Alt sınıfta olan insanlar türlü kötülükle, açlıkla ve ihanetle karşılaştıkları için Tanrı'ya olan güvenleri bile kalmamıştı. Çünkü Tanrı'nın onları ezilenler kısmında yarattığı herkes tarafından kabul görmüş bir düşünceydi ve bunun farkında olan Yakoslav istifini hiç bozmadan gelecek bir sonraki soruyu bekliyordu. 

"Dediklerinizi şatafatlı balolarınızda hanımefendilere veya beyefendilere anlatırsanız gözyaşlarını tutamayıp Tanrı'ya dua edeceklerdir. Lakin o duaların içinde yine bizler olmayacaktık. Bizlere doğrultmuş olduğunuz bıçağı böğrümüze sokmanıza gerek yok çünkü içinde akacak bir sıvı olmadığına sizi temin ederim Bay Yakoslav. Tekrardan söylüyorum karşımda göstermiş olduğunuz duruşunuzu bizler tefecilerden kaçabilmek için gösteriyoruz. Değersiz görmenize ve bizimle daha fazla eğlenmenize izin veremeyeceğim, lütfen gidin Bay Yakoslav yoksa burada sizi derdest edip göndermek için can atan, birçok ezilen var."

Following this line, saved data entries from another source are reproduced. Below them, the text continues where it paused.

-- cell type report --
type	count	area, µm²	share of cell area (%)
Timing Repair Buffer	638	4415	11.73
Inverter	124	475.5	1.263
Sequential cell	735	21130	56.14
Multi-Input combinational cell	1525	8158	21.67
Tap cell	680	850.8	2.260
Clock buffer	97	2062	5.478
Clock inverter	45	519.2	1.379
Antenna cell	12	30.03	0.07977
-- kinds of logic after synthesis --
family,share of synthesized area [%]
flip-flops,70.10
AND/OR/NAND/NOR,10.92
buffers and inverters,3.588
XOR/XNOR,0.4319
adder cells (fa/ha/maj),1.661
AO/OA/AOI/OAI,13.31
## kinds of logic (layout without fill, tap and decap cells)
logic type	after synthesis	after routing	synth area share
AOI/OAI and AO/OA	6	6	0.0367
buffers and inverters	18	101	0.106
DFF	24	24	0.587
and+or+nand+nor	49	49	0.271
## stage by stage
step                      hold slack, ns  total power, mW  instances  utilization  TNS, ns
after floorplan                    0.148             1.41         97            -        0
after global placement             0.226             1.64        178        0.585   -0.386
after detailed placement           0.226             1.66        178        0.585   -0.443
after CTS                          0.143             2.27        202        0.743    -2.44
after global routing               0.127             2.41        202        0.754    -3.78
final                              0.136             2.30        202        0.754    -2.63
## src/common/vec_consts.svh

```systemverilog
/* Fixed sizes and encodings of the vector unit. VLEN is 512 with LMUL fixed at 1.
   Element width always follows SEW, so the load/store width field is not decoded. */
`ifndef VEC_CONSTS_SVH
`define VEC_CONSTS_SVH

// register geometry
`define VEC_VLEN  512
`define VEC_XLEN  32
`define VEC_WORDS 16
`define VEC_NREGS 32

// major opcodes
`define VEC_OP_LOAD  7'b0000111
`define VEC_OP_STORE 7'b0100111
`define VEC_OP_V     7'b1010111

// funct6 of the OPIVV forms that are kept
`define VEC_F6_ADD 6'b000000
`define VEC_F6_MAC 6'b111001

`endif

```

## src/common/vec_isa_pkg.sv

```systemverilog
/* Instruction-side types. The vtype layout is the older one with SEW in bits 4:2
   and LMUL in bits 1:0; LMUL is carried but the unit always works as LMUL 1. */
`default_nettype none
`include "vec_consts.svh"

package vec_isa_pkg;

	// one whole vector register
	typedef logic [`VEC_VLEN-1:0] vreg_t;

	// vector register index
	typedef logic [4:0] vaddr_t;

	typedef enum logic [2:0] {
		OP_NONE,
		OP_VSETVLI,
		OP_VSETVL,
		OP_LOAD,
		OP_STORE,
		OP_ADD,
		OP_MAC
	} vec_op_e;

	// codes above SEW32 are reserved here
	typedef enum logic [2:0] {
		SEW8  = 3'd0,
		SEW16 = 3'd1,
		SEW32 = 3'd2
	} sew_e;

	typedef struct packed {
		logic [5:0] rsvd;
		sew_e       sew;
		logic [1:0] lmul;
	} vtype_t;

	typedef struct packed {
		vec_op_e op;
		vaddr_t  vd;
		vaddr_t  vs1;
		vaddr_t  vs2;
		vtype_t  vtype;
	} vec_insn_t;

endpackage

`default_nettype wire

```

## src/common/vec_bus_pkg.sv

```systemverilog
/* Bus-side types. Only whole 32-bit words move on the memory bus, so there is no
   byte strobe in the request; the top derives mem_wstrb from the write flag. */
`default_nettype none
`include "vec_consts.svh"

package vec_bus_pkg;

	// one word request, held with mem_valid until mem_ready
	typedef struct packed {
		logic [`VEC_XLEN-1:0] addr;
		logic [`VEC_XLEN-1:0] wdata;
		logic                 write;
	} mem_req_t;

	// response to the host core
	// waiting maps to pcpi_wait, the plain name is a reserved word
	typedef struct packed {
		logic                 wr;
		logic [`VEC_XLEN-1:0] rd;
		logic                 waiting;
		logic                 ready;
	} pcpi_rsp_t;

endpackage

`default_nettype wire

```

## src/verilog/vec_mem_port.sv

```systemverilog
/* One outstanding word request at a time, address steps by 4. A job of zero words
   gives done on the next cycle without bus traffic; wdata must stay stable for the job. */
`default_nettype none
`include "vec_consts.svh"

module vec_mem_port (
	input  logic                  clk,
	input  logic                  rst_n,
	input  logic                  start,
	input  logic                  write,
	input  logic [`VEC_XLEN-1:0]  base,
	input  logic [4:0]            words,
	input  vec_isa_pkg::vreg_t    wdata,
	output vec_isa_pkg::vreg_t    rdata,
	output logic                  done,
	output logic                  mem_valid,
	output vec_bus_pkg::mem_req_t mem_req,
	input  logic                  mem_ready,
	input  logic [`VEC_XLEN-1:0]  mem_rdata
);
	logic [4:0]           idx;
	logic [4:0]           words_q;
	logic                 write_q;
	logic [`VEC_XLEN-1:0] addr_q;

	assign mem_req = '{
		addr:  addr_q,
		wdata: wdata[idx[3:0]*`VEC_XLEN +: `VEC_XLEN],
		write: write_q
	};

	always_ff @(posedge clk) begin
		if (!rst_n) begin
			mem_valid <= 1'b0;
			done      <= 1'b0;
		end else begin
			done <= 1'b0;
			if (start) begin
				mem_valid <= (words != '0);
				done      <= (words == '0);
			end else if (mem_valid && mem_ready && (idx + 5'd1 == words_q)) begin
				// last word accepted
				mem_valid <= 1'b0;
				done      <= 1'b1;
			end
		end
	end

	always_ff @(posedge clk) begin
		if (start) begin
			addr_q  <= base;
			words_q <= words;
			write_q <= write;
			idx     <= '0;
			rdata   <= '0;
		end else if (mem_valid && mem_ready) begin
			if (!write_q) begin
				rdata[idx[3:0]*`VEC_XLEN +: `VEC_XLEN] <= mem_rdata;
			end
			addr_q <= addr_q + 32'd4;
			idx    <= idx + 5'd1;
		end
	end

endmodule

`default_nettype wire

```

## config.mk

```make
export PLATFORM = sky130hd
export DESIGN_NAME = vec_mem_port
export DESIGN_NICKNAME = d
export VERILOG_FILES = /design/src/common/vec_isa_pkg.sv /design/src/common/vec_bus_pkg.sv /design/src/verilog/vec_mem_port.sv
export VERILOG_INCLUDE_DIRS = /design/src /design/src/common
export SDC_FILE = /design/constraint.sdc
export NUM_CORES = 1
export LEC_CHECK = 0
export ABC_AREA = 1
export BUFFER_PORTS_ARGS = -buffer_cell sky130_fd_sc_hd__buf_2
export CELL_PAD_IN_SITES_DETAIL_PLACEMENT = 0
export CELL_PAD_IN_SITES_GLOBAL_PLACEMENT = 1
export CORE_AREA = 2 2 460 462
export CTS_BUF_LIST = sky130_fd_sc_hd__clkbuf_4 sky130_fd_sc_hd__clkbuf_8
export DETAILED_ROUTE_END_ITERATION = 10
export DIE_AREA = 0 0 462 464
export PLACE_DENSITY_LB_ADDON = 0.25
export SLEW_MARGIN = 30
export SYNTH_ARGS = -nofsm -noshare
export SYNTH_HDL_FRONTEND = slang
export SYNTH_SLANG_ARGS = --single-unit
```

## constraint.sdc

```tcl
create_clock -name clk -period 3.3 [get_ports clk]
set_input_delay 0.33 -clock clk [delete_from_list [all_inputs] [get_ports clk]]
set_output_delay 0.33 -clock clk [all_outputs]
set_load 0.02 [all_outputs]
```

==> flow_metrics.py, run 1 <==
metrics = {
    "status": {
        "status": "complete, no violations",
    },
    "routing": {
        "drt_first_pass_iters": 5,
        "via_per_inst": 4.34,
        "vias": 36600,
        "wirelength_um": 253000,
        "drt-initial-drc-count": 2927,
        "drc_errors": 0,
        "ant_nets": 0,
        "post_drt_wl_per_cell_um": 30.0,
    },
    "synth": {
        "syn_area_per_cell_sq_um": 6.70,
        "async_reset_ff_frac": 0,
        "synth_seq_area_share": 0.395,
        "yosysWarnings": 0,
        "synth_nets": 4954,
        "synth.cell_area_sq_um": 29200,
        "synth_flop_cell": "dfxtp_1",
        "ys_ff_latch": 557,
        "synth.distinct_cells": 43,
        "synthCells": 4362,
        "synth-edff-count": 38,
    },
    "cells_and_area": {
        "areaGrowthSynthToFinish_pct": 46.7,
        "drive_above_1_share": 0.297,
        "multiInputGateArea_sq_um": 15100,
        "nets": 6080,
        "register_area_sq_um": 11500,
        "fill_cells": 24100,
        "final_cells": 8433,
    },
    "placement": {
        "place_congestion": 0.949,
        "dp_slack_ps": 316,
        "dpl.hpwl_um": 186000,
        "port_buffers": 1164,
        "place_inst": 8074,
    },
    "global_route": {
        "grt_pass1_vias": 35300,
        "grt_pass1_wl_um": 328000,
        "grt-ovfl-total": 0,
        "grt_use_total": 0.225,
        "use_met1": 0.305,
        "grt_max_degree": 141,
        "grt_util_met3": 0.0563,
        "top_usage_layer": "met2",
        "antenna_found_initial": 97,
        "grt_util_met2": 0.349,
    },
    "worst_setup_path": {
        "cp-start-kind": "flop",
        "r2r_start": "idx[0]$_SDFFE_PP0P_",
        "cp-endpoint": "mem_req[12]",
        "rrSetupSlack_ps": 170,
        "startpoint": "idx[0]$_SDFFE_PP0P_",
        "endpoint_kind": "output port",
        "cp.required_ps": 2970,
        "crit_type": "flop to output port",
        "crit_arrival_ps": 2960,
        "cp_max_fo": 45,
        "rr_worst_depth": 14,
        "reg2reg_to": "mem_valid$_SDFFE_PN0P_",
    },
    "min_path": {
        "hold_class": "input port to flop",
    },
    "power_and_ir_drop": {
        "swShare": 0.460,
        "p_per_area_nw_per_um2": 630,
        "p_sw_w": 0.0124,
        "seqPwrFrac": 0.260,
        "pwr-share-clk": 0.312,
        "peakVddDrop_uv": 375,
        "total_leakage_power_nw": 19.1,
        "pwr-share-comb": 0.428,
        "cellInternalPower_w": 0.0146,
    },
    "timing": {
        "tightest_slew_ps": 1050,
        "drv_slew": 0,
        "min_period_over_period": 0.996,
        "grt_setup_unrepaired": "true",
        "slew_headroom": 0.300,
        "worst_slack_ps": 14.7,
        "min_period_ps": 3290,
        "timing.fmax_mhz": 304,
        "setup_violations": 0,
        "hold_viol_final": 0,
        "skew_ps": 38.0,
    },
    "die": {
        "die_h_um": 464,
        "initial_core_util": 0.140,
        "rows": 168,
        "core_sq_um": 209000,
        "dieArea_sq_um": 214000,
        "ios": 1165,
        "die_w_um": 462,
    },
    "clock_network": {
        "cts-htree-levels": 3,
        "cts-root-buf": "clkbuf_8",
        "clock_latency_ps": 880,
        "clk_pin_slew_ps": 70,
        "cts_sinks": 557,
        "cts_tree": "built",
        "cts_made_buffers": 113,
        "cts.path.max_buffers": 3,
    },
    "run": {
        "cap_viol_max_count": 0,
    },
}
==> cell families after synthesis <==
group / after synthesis / synth area share
AND/OR/NAND/NOR: 2162 / 0.314
AO/OA/AOI/OAI: 885 / 0.179
buffers and inverters: 734 / 0.104
flip-flops: 557 / 0.395
XOR/XNOR: 18 / 0.00539
adder cells (fa/ha/maj): 6 / 0.00257
==> critical path, cell delays in order (launching register included) <==
cell      delay, ps
dfxtp_4         490
buf_16          230
buf_16          250
o21ai_0         120
o221ai_1        300
nand3_2         220
nand2_1         200
buf_2           220
==> synthesized netlist by cell type (2+ instances only) <==
master,instances,share of area
nor2_1,835,0.11
nand2_1,721,0.093
dfxtp_1,519,0.36
o21ai_0,423,0.072
inv_1,329,0.042
nand3_1,326,0.056
clkbuf_1,219,0.028
a21oi_1,190,0.033
o221ai_1,128,0.038
nor3_1,125,0.021
buf_2,116,0.020
nand4_1,105,0.022
a211oi_1,89,0.023
edfxtp_1,38,0.039
buf_1,27,0.0035
a31oi_1,25,0.0054
buf_4,24,0.0062
nor3_2,14,0.0048
o211a_1,13,0.0045
nor4_1,12,0.0026
inv_2,9,0.0012
o21ai_1,9,0.0015
xnor2_1,9,0.0027
xor2_1,9,0.0027
nor2_2,8,0.0017
buf_6,6,0.0023
ha_1,6,0.0026
nand2_2,5,0.0011
nor2_4,4,0.0015
o22ai_1,4,0.00086
inv_4,2,0.00043
nand3b_1,2,0.00051
==> power groups by stage <==
stage / Combinational [W] / Sequential [W] / Clock, W
floorplan: 0.00518 / 0.00718 / 0
global placement: 0.0101 / 0.00714 / 0
detailed placement: 0.0101 / 0.00714 / 0
CTS: 0.0112 / 0.00702 / 0.00877
global route: 0.0122 / 0.00703 / 0.00899
finish: 0.0116 / 0.00702 / 0.00842
==> repair_timing <==
action / in CTS / in global routing
hold buffers: 74 / 0
setup endpoints to repair: 32 / 31
resized for setup: 47 / 64
setup buffers: 3 / 8
endpoints found under the hold margin: 134 / 0
gates cloned: 15 / 4
pin swaps: 3 / 16
==> stage by stage <==
step	hold WS (ps)	total power (W)	setup TNS [ps]	area (sq um)	utilization
CTS	151	0.0270	-347	42300	0.202
global placement	448	0.0173	0	38300	0.183
detailed placement	453	0.0172	0	38300	0.183
floorplan	429	0.0124	0	29200	-
global route	200	0.0282	-481	42800	0.205
finish	266	0.0270	0	42900	0.205
==> how the worst min path moves through the flow <==
stage                       startpoint                       to  slack, ps  cells after the start
5_1_grt                       base[16]     addr_q[16]$_DFFE_PN_        200                      4
2_1_floorplan                 words[0]     words_q[0]$_DFFE_PP_        430                      0
6_report                      base[30]     addr_q[30]$_DFFE_PN_        270                      4
3_5_place_dp   rdata[356]$_SDFFE_PP0P_  rdata[356]$_SDFFE_PP0P_        450                      2
4_1_cts                       base[26]     addr_q[26]$_DFFE_PN_        150                      4
3_3_place_gp    rdata[62]$_SDFFE_PP0P_   rdata[62]$_SDFFE_PP0P_        450                      2
==> cells in the final DEF (no fill, tap or decap), drive strengths merged, types with 5 or more instances in the layout <==
cell type / n
a31oi: 25
nor4: 12
bufinv: 5
o221ai: 128
xnor2: 9
a211oi: 89
nand4: 106
inv: 342
nand2: 727
clkinv: 18
xor2: 9
diode: 49
dlygate4sd3: 74
o21ai: 432
bufbuf: 5
clkbuf: 186
edfxtp: 38
nor3: 139
o211a: 13
nand3: 327
nor2: 847
dfxtp: 519
a21oi: 190
ha: 6
buf: 1321
==> state kept, by name, summed over array words and instances (netlist names) <==
signal and cells:
done 1, rdata 512, write_q 1, idx 5, words_q 5, addr_q 32
mem_valid 1
==> routing by layer <==
layer,up-vias,share of wire
met5,-,0.00079
met4,32,0.031
met3,328,0.071
met2,1470,0.44
met1,17900,0.46
li1,16900,-
==> final cells by class <==
type | instances | area share
Clock buffer | 182 | 0.0532
Tap cell | 2805 | 0.0819
Antenna cell | 49 | 0.00286
Multi-Input combinational cell | 3071 | 0.352
Timing Repair Buffer | 1404 | 0.204
Clock inverter | 24 | 0.00660
Inverter | 341 | 0.0310
Sequential cell | 557 | 0.269
Note: power is estimated with default switching activity, not from simulation.
==> run 2, diff against run 1 <==
--- a/constraint.sdc
+++ b/constraint.sdc
@@ -3,2 +3,2 @@
 set_output_delay 0.33 -clock clk [all_outputs]
-set_load 0.02 [all_outputs]
+set_load 0.01 [all_outputs]
==> run 2 against run 1 <==
Routed wire length shrank 1.8%. Largest cell class unchanged. Worst hold slack lost 5.0 ps. Clock-buffer cell count is the same. Cell count is essentially flat. Flip-flop and latch count is the same. Register-to-register slack gained 330 ps.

Yakoslav korkudan hemen ayağa kalkıp hızlıca yürümeye başladı, sokağın sonundaki at arabasına binip üstünü değiştirdi ve son kez geldiği yola bakarak içinden: "Ahmaklar! Siz kim oluyorsunuz da benimle böyle konuşabiliyorsunuz." diyerek söylenmeye devam etti. 

Arabacı, ata kamçısını vurarak yola koyuldu.